You are viewing a plain text version of this content. The canonical link for it is here.
Posted to issues@spark.apache.org by "Michael Heuer (JIRA)" <ji...@apache.org> on 2019/03/02 20:47:00 UTC

[jira] [Commented] (SPARK-26146) CSV wouln't be ingested in Spark 2.4.0 with Scala 2.12

    [ https://issues.apache.org/jira/browse/SPARK-26146?page=com.atlassian.jira.plugin.system.issuetabpanels:comment-tabpanel&focusedCommentId=16782519#comment-16782519 ] 

Michael Heuer commented on SPARK-26146:
---------------------------------------

[~srowen] Hey, wait a minute, the full example from the original submitter appears to be in github here

[https://github.com/jgperrin/net.jgp.books.spark.ch01]

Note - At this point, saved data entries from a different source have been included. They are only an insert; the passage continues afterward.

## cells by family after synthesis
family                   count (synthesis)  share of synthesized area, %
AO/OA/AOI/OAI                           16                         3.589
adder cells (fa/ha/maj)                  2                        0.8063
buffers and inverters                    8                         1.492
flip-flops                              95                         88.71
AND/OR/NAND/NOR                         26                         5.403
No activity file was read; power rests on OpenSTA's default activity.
File: src/design/soc_pkg.sv
package soc_pkg;

    ////////////////////
    // Bus widths
    ////////////////////
    localparam int XLEN = 32;                         // Data word
    localparam int STRB_WIDTH = XLEN / 8;             // One strobe per byte
    localparam int ADDR_WIDTH = 16;                   // Byte address of the data port
    localparam int BYTE_OFFSET_WIDTH = $clog2(STRB_WIDTH);

    ////////////////////
    // Address map
    ////////////////////
    // RAM window, 256 words
    localparam int RAM_ADDR_WIDTH = 8;                // Word address
    localparam int RAM_WINDOW_WIDTH = RAM_ADDR_WIDTH + BYTE_OFFSET_WIDTH;
    localparam logic [ADDR_WIDTH-1:0] RAM_BASE_ADDR = 16'h0000;

    // GPIO windows, four word registers each
    localparam logic [ADDR_WIDTH-1:0] GPIOA_BASE_ADDR = 16'h1000;
    localparam logic [ADDR_WIDTH-1:0] GPIOB_BASE_ADDR = 16'h1100;
    localparam int GPIO_ADDR_WIDTH = 4;               // Byte address inside a window
    localparam int GPIO_PIN_COUNT = 16;
    localparam int GPIO_REG_SEL_WIDTH = GPIO_ADDR_WIDTH - BYTE_OFFSET_WIDTH;

    ////////////////////
    // Bus manager
    ////////////////////
    localparam int BUS_TIMEOUT = 16;                  // Cycles to wait for ack
    localparam int TIMEOUT_CNT_WIDTH = $clog2(BUS_TIMEOUT + 1);

    // Manager FSM
    typedef enum logic [1:0] {
        idle,                                         // Waiting for a request
        cycle,                                        // Wishbone cycle open
        finish                                        // Cycle closed, busy still high
    } bus_state_t;

    // GPIO register word offsets
    typedef enum logic [GPIO_REG_SEL_WIDTH-1:0] {
        reg_out,                                      // Pin output values
        reg_dir,                                      // Output enables
        reg_in,                                       // Synchronized pin inputs
        reg_irq                                       // Rising edge status, W1C
    } gpio_reg_t;

endpackage
==> src/hdl/huff_macros.svh <==
`ifndef HUFF_MACROS_SVH
`define HUFF_MACROS_SVH

// Longest table-20 code the decoder matches
`define HT_MAX_CODE_BITS 10

`define HT_LINBITS 6         // Table 20 escape extension
`define HT_ESC_MAG 15        // Magnitude that pulls in linbits

`define HT_MAG_BITS 4
`define HT_SAMPLE_BITS 16

`endif

==> src/hdl/huff_sample_pkg.sv <==
`default_nettype none

`include "huff_macros.svh"

package huff_sample_pkg;

	typedef logic [`HT_MAG_BITS-1:0] mag_t;                // Table magnitude
	typedef logic [`HT_LINBITS-1:0] linval_t;              // Escape extension
	typedef logic signed [`HT_SAMPLE_BITS-1:0] sample_t;   // Signed decoded value

	// Fields of one pair in stream order
	typedef enum logic [2:0] {
		CODE,
		X_LIN,
		X_SIGN,
		Y_LIN,
		Y_SIGN
	} field_phase_t;

endpackage

`default_nettype wire

==> src/hdl/huff_stream_pkg.sv <==
`default_nettype none

`include "huff_macros.svh"

package huff_stream_pkg;

	// Code bits as they arrive, first bit in the MSB
	typedef logic [`HT_MAX_CODE_BITS-1:0] code_bits_t;

	// Count of collected code bits, 0 up to the longest code
	typedef logic [$clog2(`HT_MAX_CODE_BITS+1)-1:0] code_len_t;

endpackage

`default_nettype wire

==> src/hdl/huff_code_shifter.sv <==
`timescale 1ns/1ps
`default_nettype none

`include "huff_macros.svh"

module huff_code_shifter import huff_stream_pkg::*; (
	input wire logic clk,
	input wire logic rst,
	input wire logic bit_data,
	input wire logic shift_en,
	input wire logic restart,
	output code_bits_t code_bits,
	output code_len_t code_len
);

	localparam int MSB = `HT_MAX_CODE_BITS - 1;

	always_ff @(posedge clk) begin
		if (rst) begin
			code_bits <= '0;
			code_len <= '0;
		end else if (restart) begin
			// A bit taken while restarting opens the next code
			code_bits <= shift_en ? {bit_data, {MSB{1'b0}}} : '0;
			code_len <= shift_en ? code_len_t'(1) : '0;
		end else if (shift_en) begin
			code_bits[MSB - code_len] <= bit_data;   // Next free slot from the top
			code_len <= code_len + 1'b1;
		end
	end

	// Sequencer must restart the shifter by the time the longest code is in
	len_in_range: assert property (@(posedge clk) disable iff (rst)
		code_len <= code_len_t'(`HT_MAX_CODE_BITS));

endmodule

`default_nettype wire

==> src/hdl/huff_pair_decoder.sv <==
`timescale 1ns/1ps
`default_nettype none

module huff_pair_decoder import huff_stream_pkg::*, huff_sample_pkg::*; (
	input wire logic clk,
	input wire logic rst,
	input wire logic bit_valid,
	input wire logic bit_data,
	output logic pair_valid,
	output sample_t x_val,
	output sample_t y_val,
	output logic code_error
);

	code_bits_t code_bits;
	code_len_t code_len;
	logic hit;
	logic shift_en;
	logic restart;
	mag_t x_mag, y_mag;

	huff_code_shifter shifter0 (
		.clk(clk),
		.rst(rst),
		.bit_data(bit_data),
		.shift_en(shift_en),
		.restart(restart),
		.code_bits(code_bits),
		.code_len(code_len)
	);

	huff_table20_codebook codebook0 (
		.code_bits(code_bits),
		.code_len(code_len),
		.hit(hit),
		.x_mag(x_mag),
		.y_mag(y_mag)
	);

	huff_pair_sequencer sequencer0 (
		.clk(clk),
		.rst(rst),
		.bit_valid(bit_valid),
		.bit_data(bit_data),
		.hit(hit),
		.x_mag(x_mag),
		.y_mag(y_mag),
		.code_len(code_len),
		.shift_en(shift_en),
		.restart(restart),
		.pair_valid(pair_valid),
		.x_val(x_val),
		.y_val(y_val),
		.code_error(code_error)
	);

endmodule

`default_nettype wire

==> src/hdl/huff_pair_sequencer.sv <==
`timescale 1ns/1ps
`default_nettype none

`include "huff_macros.svh"

module huff_pair_sequencer import huff_stream_pkg::*, huff_sample_pkg::*; (
	input wire logic clk,
	input wire logic rst,
	input wire logic bit_valid,
	input wire logic bit_data,
	input wire logic hit,
	input wire mag_t x_mag,
	input wire mag_t y_mag,
	input wire code_len_t code_len,
	output logic shift_en,
	output logic restart,
	output logic pair_valid,
	output sample_t x_val,
	output sample_t y_val,
	output logic code_error
);

	localparam int CNT_BITS = $clog2(`HT_LINBITS);
	localparam mag_t ESC = mag_t'(`HT_ESC_MAG);

	field_phase_t phase, eff_phase, phase_n;
	mag_t x_mag_r, y_mag_r, cur_x, cur_y;
	linval_t x_lin_r, y_lin_r, x_lin_n, y_lin_n;
	logic x_sign_r, y_sign_r, x_sign_n, y_sign_n;
	logic [CNT_BITS-1:0] lin_cnt, lin_cnt_n;
	logic match, lin_last, field_done, pair_done;
	sample_t x_abs, y_abs;

	// Field that follows cur for a pair with magnitudes x and y
	function automatic field_phase_t field_after(field_phase_t cur, mag_t x, mag_t y);
		field_phase_t nxt;
		nxt = CODE;
		case (cur)
			CODE: begin
				if (x == ESC)
					nxt = X_LIN;
				else if (x != '0)
					nxt = X_SIGN;
				else if (y == ESC)
					nxt = Y_LIN;
				else if (y != '0)
					nxt = Y_SIGN;
			end
			X_LIN: nxt = X_SIGN;
			X_SIGN: begin
				if (y == ESC)
					nxt = Y_LIN;
				else if (y != '0)
					nxt = Y_SIGN;
			end
			Y_LIN: nxt = Y_SIGN;
			default: nxt = CODE;
		endcase
		return nxt;
	endfunction

	assign match = (phase == CODE) && hit;
	assign code_error = (phase == CODE) && !hit
		&& (code_len == code_len_t'(`HT_MAX_CODE_BITS));
	assign restart = match || code_error;

	// Fresh magnitudes are in use from the match cycle on
	assign cur_x = match ? x_mag : x_mag_r;
	assign cur_y = match ? y_mag : y_mag_r;

	// A bit in the match cycle already belongs to the first pending field
	assign eff_phase = match ? field_after(CODE, x_mag, y_mag) : phase;
	assign shift_en = bit_valid && (eff_phase == CODE);

	assign lin_last = (lin_cnt == CNT_BITS'(`HT_LINBITS - 1));

	always_comb begin
		x_lin_n = match ? '0 : x_lin_r;
		y_lin_n = match ? '0 : y_lin_r;
		x_sign_n = match ? 1'b0 : x_sign_r;
		y_sign_n = match ? 1'b0 : y_sign_r;
		lin_cnt_n = lin_cnt;
		field_done = 1'b0;
		if (bit_valid) begin
			case (eff_phase)
				X_LIN: begin
					x_lin_n = {x_lin_n[`HT_LINBITS-2:0], bit_data};   // MSB first
					field_done = lin_last;
					lin_cnt_n = lin_last ? '0 : lin_cnt + 1'b1;
				end
				Y_LIN: begin
					y_lin_n = {y_lin_n[`HT_LINBITS-2:0], bit_data};
					field_done = lin_last;
					lin_cnt_n = lin_last ? '0 : lin_cnt + 1'b1;
				end
				X_SIGN: begin
					x_sign_n = bit_data;
					field_done = 1'b1;
				end
				Y_SIGN: begin
					y_sign_n = bit_data;
					field_done = 1'b1;
				end
				default: field_done = 1'b0;   // Code bit, shifter takes it
			endcase
		end
		phase_n = field_done ? field_after(eff_phase, cur_x, cur_y) : eff_phase;
		pair_done = (phase_n == CODE) && ((eff_phase != CODE) || match);
	end

	// Linbits stay zero unless the magnitude is the escape
	assign x_abs = sample_t'(cur_x) + sample_t'(x_lin_n);
	assign y_abs = sample_t'(cur_y) + sample_t'(y_lin_n);

	always_ff @(posedge clk) begin
		if (rst) begin
			phase <= CODE;
			lin_cnt <= '0;
			pair_valid <= 1'b0;
		end else begin
			phase <= phase_n;
			lin_cnt <= lin_cnt_n;
			pair_valid <= pair_done;
		end
	end

	always_ff @(posedge clk) begin
		if (match) begin
			x_mag_r <= x_mag;
			y_mag_r <= y_mag;
		end
		x_lin_r <= x_lin_n;
		y_lin_r <= y_lin_n;
		x_sign_r <= x_sign_n;
		y_sign_r <= y_sign_n;
		if (pair_done) begin
			x_val <= x_sign_n ? -x_abs : x_abs;
			y_val <= y_sign_n ? -y_abs : y_abs;
		end
	end

	// An error restart can never close a pair
	valid_not_error: assert property (@(posedge clk) disable iff (rst)
		!(pair_valid && code_error));

	// Every code bit taken outside a restart lands in the shifter
	code_bit_counted: assert property (@(posedge clk) disable iff (rst)
		shift_en && !restart |=> code_len == $past(code_len) + 1'b1);

endmodule

`default_nettype wire

==> src/hdl/huff_table20_codebook.sv <==
`timescale 1ns/1ps
`default_nettype none

`include "huff_macros.svh"

module huff_table20_codebook
	import huff_stream_pkg::*;
	import huff_sample_pkg::mag_t;
(
	input wire code_bits_t code_bits,
	input wire code_len_t code_len,
	output logic hit,
	output mag_t x_mag,
	output mag_t y_mag
);

	localparam int MSB = `HT_MAX_CODE_BITS - 1;

	logic [2*`HT_MAG_BITS:0] entry;   // {hit, x, y}

	function automatic logic [2*`HT_MAG_BITS:0] pair(input mag_t x, input mag_t y);
		return {1'b1, x, y};
	endfunction

	assign {hit, x_mag, y_mag} = entry;

	always_comb begin
		entry = '0;
		case (code_len)
			4'd1: case (code_bits[MSB -: 1])
				1'b1: entry = pair(4'd0, 4'd0);
			endcase
			4'd3: case (code_bits[MSB -: 3])
				3'b011: entry = pair(4'd1, 4'd0);
			endcase
			4'd4: case (code_bits[MSB -: 4])
				4'b0101: entry = pair(4'd0, 4'd1);
				4'b0100: entry = pair(4'd1, 4'd1);
			endcase
			4'd6: case (code_bits[MSB -: 6])
				6'b001110: entry = pair(4'd0, 4'd2);
				6'b001100: entry = pair(4'd1, 4'd2);
				6'b001111: entry = pair(4'd2, 4'd0);
				6'b001101: entry = pair(4'd2, 4'd1);
			endcase
			4'd7: case (code_bits[MSB -: 7])
				7'b0010100: entry = pair(4'd1, 4'd3);
				7'b0010111: entry = pair(4'd2, 4'd2);
				7'b0010101: entry = pair(4'd3, 4'd1);
			endcase
			4'd8: case (code_bits[MSB -: 8])
				8'b00101100: entry = pair(4'd0, 4'd3);
				8'b00100011: entry = pair(4'd1, 4'd4);
				8'b00001001: entry = pair(4'd1, 4'd15);
				8'b00100110: entry = pair(4'd2, 4'd3);
				8'b00101101: entry = pair(4'd3, 4'd0);
				8'b00100111: entry = pair(4'd3, 4'd2);
				8'b00100100: entry = pair(4'd4, 4'd1);
				8'b00011110: entry = pair(4'd5, 4'd1);
				8'b00001010: entry = pair(4'd15, 4'd1);
				8'b00000111: entry = pair(4'd15, 4'd2);
				8'b00000011: entry = pair(4'd15, 4'd15);
			endcase
			4'd9: case (code_bits[MSB -: 9])
				9'b001001010: entry = pair(4'd0, 4'd4);
				9'b000111111: entry = pair(4'd0, 4'd5);
				9'b000010001: entry = pair(4'd0, 4'd15);
				9'b000111110: entry = pair(4'd1, 4'd5);
				9'b000110101: entry = pair(4'd1, 4'd6);
				9'b000101111: entry = pair(4'd1, 4'd7);
				9'b001000011: entry = pair(4'd2, 4'd4);
				9'b000111010: entry = pair(4'd2, 4'd5);
				9'b000010000: entry = pair(4'd2, 4'd15);
				9'b001000101: entry = pair(4'd3, 4'd3);
				9'b001000000: entry = pair(4'd3, 4'd4);
				9'b001001011: entry = pair(4'd4, 4'd0);
				9'b001000100: entry = pair(4'd4, 4'd2);
				9'b001000001: entry = pair(4'd4, 4'd3);
				9'b000001001: entry = pair(4'd4, 4'd15);
				9'b001000010: entry = pair(4'd5, 4'd0);
				9'b000111011: entry = pair(4'd5, 4'd2);
				9'b000111000: entry = pair(4'd5, 4'd3);
				9'b000110110: entry = pair(4'd6, 4'd1);
				9'b000110100: entry = pair(4'd6, 4'd2);
				9'b000110000: entry = pair(4'd7, 4'd1);
				9'b000001100: entry = pair(4'd15, 4'd0);
				9'b000001011: entry = pair(4'd15, 4'd3);
				9'b000001010: entry = pair(4'd15, 4'd4);
			endcase
			4'd10: case (code_bits[MSB -: 10])
				10'b0001101110: entry = pair(4'd0, 4'd6);
				10'b0001011101: entry = pair(4'd0, 4'd7);
				10'b0001010011: entry = pair(4'd1, 4'd8);
				10'b0001001011: entry = pair(4'd1, 4'd9);
				10'b0001000100: entry = pair(4'd1, 4'd10);
				10'b0001100111: entry = pair(4'd2, 4'd6);
				10'b0001011010: entry = pair(4'd2, 4'd7);
				10'b0001001000: entry = pair(4'd2, 4'd9);
				10'b0001110010: entry = pair(4'd3, 4'd5);
				10'b0001100011: entry = pair(4'd3, 4'd6);
				10'b0001010111: entry = pair(4'd3, 4'd7);
				10'b0000011010: entry = pair(4'd3, 4'd15);
				10'b0001110011: entry = pair(4'd4, 4'd4);
				10'b0001100101: entry = pair(4'd4, 4'd5);
				10'b0001100110: entry = pair(4'd5, 4'd4);
				10'b0000010000: entry = pair(4'd5, 4'd15);
				10'b0001101111: entry = pair(4'd6, 4'd0);
				10'b0001100100: entry = pair(4'd6, 4'd3);
				10'b0000001010: entry = pair(4'd6, 4'd15);
				10'b0001100010: entry = pair(4'd7, 4'd0);
				10'b0001011011: entry = pair(4'd7, 4'd2);
				10'b0001011000: entry = pair(4'd7, 4'd3);
				10'b0000001000: entry = pair(4'd7, 4'd15);
				10'b0001010101: entry = pair(4'd8, 4'd0);
				10'b0001010100: entry = pair(4'd8, 4'd1);
				10'b0001010001: entry = pair(4'd8, 4'd2);
				10'b0000000111: entry = pair(4'd8, 4'd15);
				10'b0001001100: entry = pair(4'd9, 4'd1);
				10'b0001001001: entry = pair(4'd9, 4'd2);
				10'b0001000011: entry = pair(4'd10, 4'd2);
				10'b0000000100: entry = pair(4'd10, 4'd15);
				10'b0000010001: entry = pair(4'd15, 4'd5);
				10'b0000001011: entry = pair(4'd15, 4'd6);
				10'b0000001001: entry = pair(4'd15, 4'd7);
			endcase
			default: entry = '0;   // Lengths with no code
		endcase
	end

endmodule

`default_nettype wire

This example has no explicit dependency on paranamer, and neither does Disq for that matter 

[https://github.com/disq-bio/disq/blob/5760a80b3322c537226a876e0df4f7710188f7b2/pom.xml]

This is not the first instance I've seen (and reported) where Spark itself has dependencies that conflict or otherwise are not compatible with each other, and those do not manifest themselves at test scope in Spark CI, only when an external project has a compile scope dependency on Spark jars.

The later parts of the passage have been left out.